EXERCISE DETAILS
Only the lines below between the ones containing "core_mm2=0.00412" and "[logic_synthesis]", inclusive, are to be reproduced, each exactly as it stands.

DATA EXCERPTS
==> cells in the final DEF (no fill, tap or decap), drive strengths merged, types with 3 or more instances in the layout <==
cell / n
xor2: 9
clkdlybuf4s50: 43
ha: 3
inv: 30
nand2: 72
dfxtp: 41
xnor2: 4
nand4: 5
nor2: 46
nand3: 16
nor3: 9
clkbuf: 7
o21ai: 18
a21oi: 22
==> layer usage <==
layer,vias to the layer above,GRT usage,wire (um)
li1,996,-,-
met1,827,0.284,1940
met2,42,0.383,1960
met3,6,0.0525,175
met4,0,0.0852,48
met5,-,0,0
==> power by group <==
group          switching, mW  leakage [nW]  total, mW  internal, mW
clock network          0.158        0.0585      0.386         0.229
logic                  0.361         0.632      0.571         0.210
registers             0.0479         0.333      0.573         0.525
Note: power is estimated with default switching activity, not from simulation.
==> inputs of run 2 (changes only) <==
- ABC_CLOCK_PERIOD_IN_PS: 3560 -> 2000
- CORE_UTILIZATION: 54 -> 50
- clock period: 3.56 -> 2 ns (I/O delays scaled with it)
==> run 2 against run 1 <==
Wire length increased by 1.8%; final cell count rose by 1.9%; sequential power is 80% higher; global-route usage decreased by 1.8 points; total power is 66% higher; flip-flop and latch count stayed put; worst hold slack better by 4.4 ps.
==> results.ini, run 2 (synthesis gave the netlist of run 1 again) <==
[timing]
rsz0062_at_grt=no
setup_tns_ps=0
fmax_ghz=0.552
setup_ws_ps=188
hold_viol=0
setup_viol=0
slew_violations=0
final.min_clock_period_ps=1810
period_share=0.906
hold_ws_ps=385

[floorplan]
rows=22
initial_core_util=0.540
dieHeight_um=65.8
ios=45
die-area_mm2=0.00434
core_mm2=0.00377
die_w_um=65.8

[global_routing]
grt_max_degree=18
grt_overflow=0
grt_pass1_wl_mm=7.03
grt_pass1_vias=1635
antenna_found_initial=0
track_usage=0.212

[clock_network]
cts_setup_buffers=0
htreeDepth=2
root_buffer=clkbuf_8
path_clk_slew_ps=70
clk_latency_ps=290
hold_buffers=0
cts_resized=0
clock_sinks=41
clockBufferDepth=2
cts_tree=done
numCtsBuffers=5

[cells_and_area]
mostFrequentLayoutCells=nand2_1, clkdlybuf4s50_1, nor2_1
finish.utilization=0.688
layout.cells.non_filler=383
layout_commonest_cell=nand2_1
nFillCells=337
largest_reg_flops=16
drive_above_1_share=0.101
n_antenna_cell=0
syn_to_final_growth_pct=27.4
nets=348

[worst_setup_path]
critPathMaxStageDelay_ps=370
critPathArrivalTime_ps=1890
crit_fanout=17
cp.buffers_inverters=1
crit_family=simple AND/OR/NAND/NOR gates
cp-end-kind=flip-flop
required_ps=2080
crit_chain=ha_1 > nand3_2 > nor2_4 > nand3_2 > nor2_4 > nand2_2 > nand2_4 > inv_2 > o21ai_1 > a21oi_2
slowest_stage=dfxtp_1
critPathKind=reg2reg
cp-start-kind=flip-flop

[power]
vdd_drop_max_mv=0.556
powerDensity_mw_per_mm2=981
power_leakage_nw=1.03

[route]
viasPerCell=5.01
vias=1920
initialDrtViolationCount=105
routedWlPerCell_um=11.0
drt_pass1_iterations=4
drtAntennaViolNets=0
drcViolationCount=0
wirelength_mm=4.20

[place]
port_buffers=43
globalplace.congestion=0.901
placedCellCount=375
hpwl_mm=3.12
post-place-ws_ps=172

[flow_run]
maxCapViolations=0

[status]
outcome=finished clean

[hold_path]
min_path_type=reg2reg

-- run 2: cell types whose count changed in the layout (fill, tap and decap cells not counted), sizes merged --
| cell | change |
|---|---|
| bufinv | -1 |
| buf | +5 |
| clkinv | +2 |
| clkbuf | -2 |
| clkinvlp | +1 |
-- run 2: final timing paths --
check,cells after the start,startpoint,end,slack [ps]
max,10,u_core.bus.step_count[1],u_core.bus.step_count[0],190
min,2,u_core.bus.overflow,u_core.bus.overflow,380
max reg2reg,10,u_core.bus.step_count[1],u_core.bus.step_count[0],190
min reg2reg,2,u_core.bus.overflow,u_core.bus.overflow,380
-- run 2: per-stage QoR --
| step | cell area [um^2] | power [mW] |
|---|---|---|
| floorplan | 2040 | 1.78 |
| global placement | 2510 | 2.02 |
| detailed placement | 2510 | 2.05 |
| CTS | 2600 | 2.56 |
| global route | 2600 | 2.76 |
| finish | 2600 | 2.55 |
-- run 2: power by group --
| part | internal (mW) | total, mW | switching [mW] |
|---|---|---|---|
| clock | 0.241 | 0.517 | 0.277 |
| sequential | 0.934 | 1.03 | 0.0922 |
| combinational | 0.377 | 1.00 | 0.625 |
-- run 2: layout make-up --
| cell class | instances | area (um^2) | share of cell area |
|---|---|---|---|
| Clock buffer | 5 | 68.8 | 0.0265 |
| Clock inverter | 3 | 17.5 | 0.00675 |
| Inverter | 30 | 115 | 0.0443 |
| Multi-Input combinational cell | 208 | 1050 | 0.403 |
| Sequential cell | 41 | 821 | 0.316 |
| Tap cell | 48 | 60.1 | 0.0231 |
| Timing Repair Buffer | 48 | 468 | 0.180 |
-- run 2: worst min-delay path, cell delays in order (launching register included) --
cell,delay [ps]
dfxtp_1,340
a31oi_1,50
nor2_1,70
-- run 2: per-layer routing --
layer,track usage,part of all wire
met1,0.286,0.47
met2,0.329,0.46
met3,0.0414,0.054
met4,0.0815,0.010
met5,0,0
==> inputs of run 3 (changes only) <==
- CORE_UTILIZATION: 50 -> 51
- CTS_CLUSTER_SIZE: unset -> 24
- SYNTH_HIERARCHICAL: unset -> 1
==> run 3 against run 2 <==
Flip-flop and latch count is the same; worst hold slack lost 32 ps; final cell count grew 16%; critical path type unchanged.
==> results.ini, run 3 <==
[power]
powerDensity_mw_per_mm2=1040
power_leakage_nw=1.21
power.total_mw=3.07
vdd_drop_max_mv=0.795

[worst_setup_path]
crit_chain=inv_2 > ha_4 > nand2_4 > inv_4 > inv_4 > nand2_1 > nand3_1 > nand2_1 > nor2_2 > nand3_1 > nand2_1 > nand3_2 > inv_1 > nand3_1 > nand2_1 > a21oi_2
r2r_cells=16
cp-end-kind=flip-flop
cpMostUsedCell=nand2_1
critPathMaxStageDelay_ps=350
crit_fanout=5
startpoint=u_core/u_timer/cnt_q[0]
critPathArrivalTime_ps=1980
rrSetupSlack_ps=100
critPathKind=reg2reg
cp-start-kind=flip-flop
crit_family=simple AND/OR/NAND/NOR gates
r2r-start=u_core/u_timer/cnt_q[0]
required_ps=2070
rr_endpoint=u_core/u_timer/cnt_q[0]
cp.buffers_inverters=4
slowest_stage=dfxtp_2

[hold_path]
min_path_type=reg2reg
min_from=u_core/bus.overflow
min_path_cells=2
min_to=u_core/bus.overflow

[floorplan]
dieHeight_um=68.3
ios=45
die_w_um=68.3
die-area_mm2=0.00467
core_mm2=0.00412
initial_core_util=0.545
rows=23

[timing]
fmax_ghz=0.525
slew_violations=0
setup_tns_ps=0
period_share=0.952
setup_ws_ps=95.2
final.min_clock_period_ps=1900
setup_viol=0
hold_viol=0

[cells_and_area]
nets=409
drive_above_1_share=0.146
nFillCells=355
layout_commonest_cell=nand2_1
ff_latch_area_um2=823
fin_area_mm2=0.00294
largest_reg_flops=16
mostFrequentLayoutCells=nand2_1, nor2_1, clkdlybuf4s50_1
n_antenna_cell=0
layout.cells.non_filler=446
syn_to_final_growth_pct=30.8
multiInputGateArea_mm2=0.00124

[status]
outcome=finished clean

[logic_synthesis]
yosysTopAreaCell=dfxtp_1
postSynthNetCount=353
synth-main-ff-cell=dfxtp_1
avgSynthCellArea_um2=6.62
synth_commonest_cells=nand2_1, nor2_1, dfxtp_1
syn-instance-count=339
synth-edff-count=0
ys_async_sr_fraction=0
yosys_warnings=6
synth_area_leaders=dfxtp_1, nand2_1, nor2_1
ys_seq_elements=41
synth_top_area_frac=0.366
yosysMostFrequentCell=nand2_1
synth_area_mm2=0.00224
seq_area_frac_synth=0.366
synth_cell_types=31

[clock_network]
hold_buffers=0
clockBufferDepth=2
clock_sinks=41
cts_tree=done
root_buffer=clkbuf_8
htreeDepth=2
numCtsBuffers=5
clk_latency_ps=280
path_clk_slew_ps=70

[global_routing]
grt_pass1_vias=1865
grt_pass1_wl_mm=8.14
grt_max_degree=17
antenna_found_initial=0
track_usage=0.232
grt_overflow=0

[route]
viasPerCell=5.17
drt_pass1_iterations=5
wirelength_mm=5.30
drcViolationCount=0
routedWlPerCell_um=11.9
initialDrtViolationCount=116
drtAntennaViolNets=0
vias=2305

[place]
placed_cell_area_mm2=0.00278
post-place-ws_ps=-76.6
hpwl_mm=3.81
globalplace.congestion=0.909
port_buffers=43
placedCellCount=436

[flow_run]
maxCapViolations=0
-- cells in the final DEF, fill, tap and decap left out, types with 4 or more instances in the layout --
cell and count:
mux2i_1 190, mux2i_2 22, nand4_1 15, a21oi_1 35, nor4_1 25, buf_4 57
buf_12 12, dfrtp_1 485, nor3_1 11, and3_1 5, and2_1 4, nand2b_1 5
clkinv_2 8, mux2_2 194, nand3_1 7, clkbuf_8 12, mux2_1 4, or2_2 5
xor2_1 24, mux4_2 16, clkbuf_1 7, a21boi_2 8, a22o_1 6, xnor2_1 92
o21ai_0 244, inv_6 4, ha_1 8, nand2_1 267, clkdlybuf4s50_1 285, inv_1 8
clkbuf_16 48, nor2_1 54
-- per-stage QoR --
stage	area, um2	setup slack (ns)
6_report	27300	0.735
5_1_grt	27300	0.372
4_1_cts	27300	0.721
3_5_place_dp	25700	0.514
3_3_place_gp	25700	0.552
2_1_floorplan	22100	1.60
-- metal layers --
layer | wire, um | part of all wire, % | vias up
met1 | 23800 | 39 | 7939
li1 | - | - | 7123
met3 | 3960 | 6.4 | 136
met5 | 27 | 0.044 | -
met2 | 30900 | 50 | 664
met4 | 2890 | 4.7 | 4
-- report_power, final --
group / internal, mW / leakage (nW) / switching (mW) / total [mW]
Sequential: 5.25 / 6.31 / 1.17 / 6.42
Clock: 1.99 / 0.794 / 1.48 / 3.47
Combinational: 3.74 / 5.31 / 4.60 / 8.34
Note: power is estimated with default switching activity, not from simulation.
### src/rtl/seq_pkg.sv
// rtl/seq_pkg.sv - shared types and constants for the conversion sequencer
package seq_pkg;

  // Default field widths for the sample-length and conversion-length inputs
  localparam int SAMP_W_DEF = 8;
  localparam int BIT_W_DEF  = 5;

  // Smallest phase length; a programmed length of zero is treated as this
  localparam int MIN_LEN = 1;

  // Sequencer phases, in frame order
  typedef enum logic [2:0] {
    ST_IDLE = 3'd0,
    ST_INIT = 3'd1,
    ST_SAMP = 3'd2,
    ST_COMP = 3'd3,
    ST_UPD  = 3'd4,
    ST_DONE = 3'd5
  } seq_state_t;

endpackage

### src/rtl/seq_cnt.sv
// rtl/seq_cnt.sv - loadable down-counter with zero flag
module seq_cnt #(
  parameter int W = 8
) (
  input  logic         clk,
  input  logic         rst,
  input  logic         load,
  input  logic         dec,
  input  logic [W-1:0] load_val,
  output logic [W-1:0] cnt,
  output logic         zero
);

  // Load wins over decrement; decrement saturates at zero so it can never wrap
  always_ff @(posedge clk or posedge rst) begin
    if (rst) begin
      cnt <= '0;
    end else if (load) begin
      cnt <= load_val;
    end else if (dec && !zero) begin
      cnt <= cnt - W'(1);
    end
  end

  assign zero = (cnt == '0);

endmodule

### src/rtl/seq_gen.sv
// rtl/seq_gen.sv - SAR conversion frame sequencer with registered phase outputs
module seq_gen
  import seq_pkg::*;
#(
  parameter int SAMP_W = SAMP_W_DEF,
  parameter int BIT_W  = BIT_W_DEF
) (
  input  logic              clk,
  input  logic              rst,
  input  logic              start,
  input  logic              abort,
  input  logic              cont,
  input  logic [SAMP_W-1:0] samp_len,
  input  logic [BIT_W-1:0]  conv_len,
  output logic              seq_init,
  output logic              seq_samp,
  output logic              seq_comp,
  output logic              seq_update,
  output logic [BIT_W-1:0]  bit_idx,
  output logic              busy,
  output logic              done
);

  seq_state_t        state;
  seq_state_t        nxt;

  logic              load;
  logic              samp_dec;
  logic              bit_dec;
  logic [SAMP_W-1:0] samp_load;
  logic [BIT_W-1:0]  bit_load;
  logic [SAMP_W-1:0] samp_cnt;
  logic [BIT_W-1:0]  bit_cnt;
  logic              samp_zero;
  logic              bit_zero;

  logic              seq_init_d;
  logic              seq_samp_d;
  logic              seq_comp_d;
  logic              seq_update_d;
  logic              busy_d;
  logic              done_d;
  logic [BIT_W-1:0]  bit_idx_d;

  // Counters hold length-1 so the terminal cycle is the one where they read zero;
  // a zero length clamps to the minimum and therefore also loads zero
  always_comb begin
    samp_load = '0;
    bit_load  = '0;
    if (samp_len != '0) samp_load = samp_len - SAMP_W'(MIN_LEN);
    if (conv_len != '0) bit_load  = conv_len - BIT_W'(MIN_LEN);
  end

  // Sample-phase length counter: runs only while in SAMP
  seq_cnt #(.W(SAMP_W)) u_samp_cnt (
    .clk      (clk),
    .rst      (rst),
    .load     (load),
    .dec      (samp_dec),
    .load_val (samp_load),
    .cnt      (samp_cnt),
    .zero     (samp_zero)
  );

  // Bit-decision counter: steps down once per UPD that loops back to COMP
  seq_cnt #(.W(BIT_W)) u_bit_cnt (
    .clk      (clk),
    .rst      (rst),
    .load     (load),
    .dec      (bit_dec),
    .load_val (bit_load),
    .cnt      (bit_cnt),
    .zero     (bit_zero)
  );

  // State register
  always_ff @(posedge clk or posedge rst) begin
    if (rst) begin
      state <= ST_IDLE;
    end else begin
      state <= nxt;
    end
  end

  // Next-state logic; abort overrides every transition out of a busy state
  always_comb begin
    nxt = state;
    case (state)
      ST_IDLE: if (start) nxt = ST_INIT;
      ST_INIT: nxt = ST_SAMP;
      ST_SAMP: if (samp_zero) nxt = ST_COMP;
      ST_COMP: nxt = ST_UPD;
      ST_UPD:  nxt = bit_zero ? ST_DONE : ST_COMP;
      ST_DONE: nxt = cont ? ST_INIT : ST_IDLE;
      default: nxt = ST_IDLE;
    endcase
    if (abort && state != ST_IDLE) nxt = ST_IDLE;
  end

  // Length capture happens only when a new frame begins, so mid-frame input
  // changes are invisible until the next frame
  always_comb begin
    load     = (state == ST_IDLE && nxt == ST_INIT) ||
               (state == ST_DONE && nxt == ST_INIT);
    samp_dec = (state == ST_SAMP) && (nxt == ST_SAMP);
    bit_dec  = (state == ST_UPD)  && (nxt == ST_COMP);
  end

  // Output decode from the next state so the flopped outputs line up with the state
  always_comb begin
    seq_init_d   = 1'b0;
    seq_samp_d   = 1'b0;
    seq_comp_d   = 1'b0;
    seq_update_d = 1'b0;
    done_d       = 1'b0;
    bit_idx_d    = '0;
    busy_d       = (nxt != ST_IDLE);
    case (nxt)
      ST_INIT: seq_init_d = 1'b1;
      ST_SAMP: seq_samp_d = 1'b1;
      ST_COMP: begin
        seq_comp_d = 1'b1;
        bit_idx_d  = (state == ST_UPD) ? bit_cnt - BIT_W'(1) : bit_cnt;
      end
      ST_UPD: begin
        seq_update_d = 1'b1;
        bit_idx_d    = bit_idx;
      end
      ST_DONE: done_d = 1'b1;
      default: ;
    endcase
  end

  // Output flops: every output is registered so the analog switch controls never glitch
  always_ff @(posedge clk or posedge rst) begin
    if (rst) begin
      seq_init   <= 1'b0;
      seq_samp   <= 1'b0;
      seq_comp   <= 1'b0;
      seq_update <= 1'b0;
      busy       <= 1'b0;
      done       <= 1'b0;
      bit_idx    <= '0;
    end else begin
      seq_init   <= seq_init_d;
      seq_samp   <= seq_samp_d;
      seq_comp   <= seq_comp_d;
      seq_update <= seq_update_d;
      busy       <= busy_d;
      done       <= done_d;
      bit_idx    <= bit_idx_d;
    end
  end

endmodule

### config.mk
export PLATFORM = sky130hd
export DESIGN_NAME = seq_gen
export DESIGN_NICKNAME = d
export VERILOG_FILES = /design/src/rtl/seq_pkg.sv /design/src/rtl/seq_cnt.sv /design/src/rtl/seq_gen.sv
export SDC_FILE = /design/constraint.sdc
export NUM_CORES = 1
export LEC_CHECK = 0
export BUFFER_PORTS_ARGS = -buffer_cell sky130_fd_sc_hd__buf_2
export CAP_MARGIN = 20
export CORE_ASPECT_RATIO = 1.75
export CORE_UTILIZATION = 55
export DETAILED_ROUTE_END_ITERATION = 10
export HOLD_SLACK_MARGIN = 0.1
export PLACE_DENSITY = 0.83
export SETUP_SLACK_MARGIN = 0.15
export SYNTH_ARGS = -nofsm -noshare
export SYNTH_HDL_FRONTEND = slang
export SYNTH_SLANG_ARGS = --single-unit
### constraint.sdc
create_clock -name clk -period 2.6 [get_ports clk]
set_input_delay 0.26 -clock clk [delete_from_list [all_inputs] [get_ports clk]]
set_output_delay 0.26 -clock clk [all_outputs]
set_load 0.01 [all_outputs]
=== Yosys cells after proc, flatten, opt, wreduce, memory -nomap -nowiden ===
Cells that the tools add are included.

* Add/subtract/negate cells: 4
* Multiply operators: 0
* Div/mod/pow operators: 0
* Magnitude comparators: 0
* Eq/ne operators: 10
* Shift-type cells: 0
* Multiplexer cells: 19
* Bitwise gates (word level): 0
* Reductions and logical operators: 19

{| class="wikitable"
|+ Operator list
! operator !! count
|-
| 2-to-1 mux 8 bit || 3
|-
| 2-to-1 mux 5 bit || 4
|-
| case mux 3 bit (6 select lines) || 1
|-
| subtractor 8 x 1 -> 8 bit (second input constant) || 2
|-
| equality test 3 x 2 -> 1 bit (second input constant) || 4
|-
| equality test 3 bit (second input constant) || 4
|-
| 2-to-1 mux 3 bit || 4
|-
| case mux 5 bit (2 select lines) || 1
|-
| subtractor 5 x 1 -> 5 bit (second input constant) || 2
|-
| logical NOT 8 bit || 1
|-
| nonzero test 8 bit || 1
|-
| logical AND 1 bit || 7
|-
| equality test 3 x 1 -> 1 bit (second input constant) || 2
|-
| 2-to-1 mux 1 bit || 6
|-
| nonzero test 3 bit || 2
|-
| logical NOT 5 bit || 1
|-
| nonzero test 5 bit || 1
|-
| nonzero test 2 bit || 2
|-
| logical NOT 3 bit || 1
|-
| logical NOT 1 bit || 2
|-
| logical OR 1 bit || 1
|}

* Bits in registers: 27
* Bits in latches: 0
* Memory bits (writable): 0
* ROM bits: 0
* Input port bits: 18
* Output and inout port bits: 11
* Word-level logic and storage cells: 62
* Memories kept: 0

=== Logic depth before layout (Yosys ltp) ===
Gate-level depths: netlist of run 1.

* Depth after elaboration: 9
* Gate-level depth with buffers: 7
* Mapped depth without buffers: 6

=== Hierarchy ===
Synthesis of run 1 repeated with hierarchy kept, for this count alone.

* Cells, all modules: 212
* Area, all modules: 1,831.8 um^2

{| class="wikitable"
|+ By module, submodules not included
! module !! times used !! cells an instance !! area each (um^2) !! sequential area each (um^2)
|-
| seq_gen || 1 || 116 || 983.4 || 350.3
|-
| seq_cnt (u_samp_cnt) || 1 || 63 || 545.5 || 200.2
|-
| seq_cnt (u_bit_cnt) || 1 || 33 || 302.8 || 125.1
|}

=== Least setup slack after synthesis of run 1 ===
Ideal clock, no wire load.

* Path kind: reg2reg
* From: reg u_samp_cnt.cnt[0]
* To: reg u_samp_cnt.cnt[1]
* Setup time: 0.082 ns
* Arrival: 1.810 ns
* Path slack: 0.707 ns
* Cell stages (with the launch flop): 8
* Path buffers: 1
* Path through: dfrtp_1 > inv_1 > ha_1 > or3b_1 > clkbuf_1 > o21ai_1 > mux2_1 > o22ai_1

* Word-level cells in the longest chain between the ends: 8

{| class="wikitable"
|+ Ends and longest elaborated chain
! what !! line !! text
|-
| start, declared || seq_cnt.sv:10 || <nowiki>output logic [W-1:0] cnt,</nowiki>
|-
| start signal, assigned || seq_cnt.sv:19 || <nowiki>cnt <= load_val;</nowiki>
|-
| start signal, assigned || seq_cnt.sv:21 || <nowiki>cnt <= cnt - W'(1);</nowiki>
|-
| logical NOT 8 bit || seq_cnt.sv:25 || <nowiki>assign zero = (cnt == '0);</nowiki>
|-
| 2-to-1 mux 3 bit || seq_gen.sv:91 || <nowiki>ST_SAMP: if (samp_zero) nxt = ST_COMP;</nowiki>
|-
| case mux 3 bit (6 select lines) || seq_gen.sv:88 || <nowiki>case (state)</nowiki>
|-
| 2-to-1 mux 3 bit || seq_gen.sv:97 || <nowiki>if (abort && state != ST_IDLE) nxt = ST_IDLE;</nowiki>
|-
| equality test 3 x 1 -> 1 bit or equality test 3 x 2 -> 1 bit (tied branches) || seq_gen.sv:103, seq_gen.sv:104, seq_gen.sv:105 ||
|-
| logical AND 1 bit, on equally long branches || seq_gen.sv:103, seq_gen.sv:104, seq_gen.sv:105 ||
|-
| logical OR 1 bit or logical AND 1 bit (tied branches) || seq_gen.sv:103, seq_cnt.sv:20 ||
|-
| 2-to-1 mux 8 bit or nonzero test 2 bit (tied branches) || - ||
|}

Parallel ways exist; a longest one is shown, timed or not. The select of a mux whose other input is x is not followed.
A chain may end at the register's enable or synchronous reset.

=== Final worst setup path of run 1 ===
Ends and elaborated chain as after synthesis.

RESPONSE TO THE TASK
core_mm2=0.00412
initial_core_util=0.545
rows=23

[timing]
fmax_ghz=0.525
slew_violations=0
setup_tns_ps=0
period_share=0.952
setup_ws_ps=95.2
final.min_clock_period_ps=1900
setup_viol=0
hold_viol=0

[cells_and_area]
nets=409
drive_above_1_share=0.146
nFillCells=355
layout_commonest_cell=nand2_1
ff_latch_area_um2=823
fin_area_mm2=0.00294
largest_reg_flops=16
mostFrequentLayoutCells=nand2_1, nor2_1, clkdlybuf4s50_1
n_antenna_cell=0
layout.cells.non_filler=446
syn_to_final_growth_pct=30.8
multiInputGateArea_mm2=0.00124

[status]
outcome=finished clean

[logic_synthesis]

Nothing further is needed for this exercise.